::: Exercise input

$ cat src/rtl/fpcvt_normalize.sv
// Front stage of the 12-bit two's-complement to 8-bit float converter.
// Takes |D|, finds the leading one serially and emits S, sign_rep, E and F.
module fpcvt_normalize (
    input  logic        clk,
    input  logic        rst,
    input  logic        in_valid,
    output logic        in_ready,
    input  logic [11:0] D,
    output logic        out_valid,
    output logic        S,
    output logic [11:0] sign_rep,
    output logic [2:0]  E,
    output logic [3:0]  F
);

    typedef enum logic [1:0] {
        ST_IDLE,
        ST_SHIFT,
        ST_DONE
    } state_t;

    state_t      r_state;
    logic        r_in_ready;
    logic        r_out_valid;
    logic        r_sign;
    logic        r_special;
    logic [11:0] r_mag;
    logic [11:0] r_work;
    logic [2:0]  r_ecnt;
    logic        r_s;
    logic [11:0] r_sign_rep;
    logic [2:0]  r_e;
    logic [3:0]  r_f;

    // Two's-complement magnitude; 0x800 wraps back onto itself.
    logic [11:0] w_mag;
    assign w_mag = D[11] ? (~D + 12'd1) : D;

    // NOTE: every register here is updated with <= so all of them see the
    // pre-edge values of one another regardless of statement order.
    always_ff @(posedge clk) begin
        if (rst) begin
            r_state     <= ST_IDLE;
            r_in_ready  <= 1'b1;
            r_out_valid <= 1'b0;
            r_sign      <= 1'b0;
            r_special   <= 1'b0;
            r_mag       <= '0;
            r_work      <= '0;
            r_ecnt      <= '0;
            r_s         <= 1'b0;
            r_sign_rep  <= '0;
            r_e         <= '0;
            r_f         <= '0;
        end else begin
            r_out_valid <= 1'b0;
            case (r_state)
                ST_IDLE: begin
                    if (in_valid) begin
                        r_sign     <= D[11];
                        r_mag      <= w_mag;
                        r_work     <= {w_mag[10:0], 1'b0};
                        r_ecnt     <= 3'd7;
                        r_special  <= (D == 12'h800);
                        r_in_ready <= 1'b0;
                        r_state    <= ST_SHIFT;
                    end
                end
                ST_SHIFT: begin
                    if (r_special) begin
                        r_s         <= r_sign;
                        r_e         <= 3'd7;
                        r_f         <= 4'b1111;
                        r_sign_rep  <= 12'h800;
                        r_out_valid <= 1'b1;
                        r_state     <= ST_DONE;
                    end else if (r_work[11] || (r_ecnt == 3'd0)) begin
                        r_s         <= r_sign;
                        r_e         <= r_ecnt;
                        r_f         <= r_work[11:8];
                        r_sign_rep  <= r_mag;
                        r_out_valid <= 1'b1;
                        r_state     <= ST_DONE;
                    end else begin
                        r_work <= {r_work[10:0], 1'b0};
                        r_ecnt <= r_ecnt - 3'd1;
                    end
                end
                ST_DONE: begin
                    r_in_ready <= 1'b1;
                    r_state    <= ST_IDLE;
                end
                default: begin
                    r_in_ready <= 1'b1;
                    r_state    <= ST_IDLE;
                end
            endcase
        end
    end

    assign in_ready  = r_in_ready;
    assign out_valid = r_out_valid;
    assign S         = r_s;
    assign sign_rep  = r_sign_rep;
    assign E         = r_e;
    assign F         = r_f;

endmodule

::::::

## Problem to solve
Take the lines from the start of the records through the line holding "logic [11:0] w_mag;", both included, and please print them exactly, with nothing else.

## Expected output
$ cat src/rtl/fpcvt_normalize.sv
// Front stage of the 12-bit two's-complement to 8-bit float converter.
// Takes |D|, finds the leading one serially and emits S, sign_rep, E and F.
module fpcvt_normalize (
    input  logic        clk,
    input  logic        rst,
    input  logic        in_valid,
    output logic        in_ready,
    input  logic [11:0] D,
    output logic        out_valid,
    output logic        S,
    output logic [11:0] sign_rep,
    output logic [2:0]  E,
    output logic [3:0]  F
);

    typedef enum logic [1:0] {
        ST_IDLE,
        ST_SHIFT,
        ST_DONE
    } state_t;

    state_t      r_state;
    logic        r_in_ready;
    logic        r_out_valid;
    logic        r_sign;
    logic        r_special;
    logic [11:0] r_mag;
    logic [11:0] r_work;
    logic [2:0]  r_ecnt;
    logic        r_s;
    logic [11:0] r_sign_rep;
    logic [2:0]  r_e;
    logic [3:0]  r_f;

    // Two's-complement magnitude; 0x800 wraps back onto itself.
    logic [11:0] w_mag;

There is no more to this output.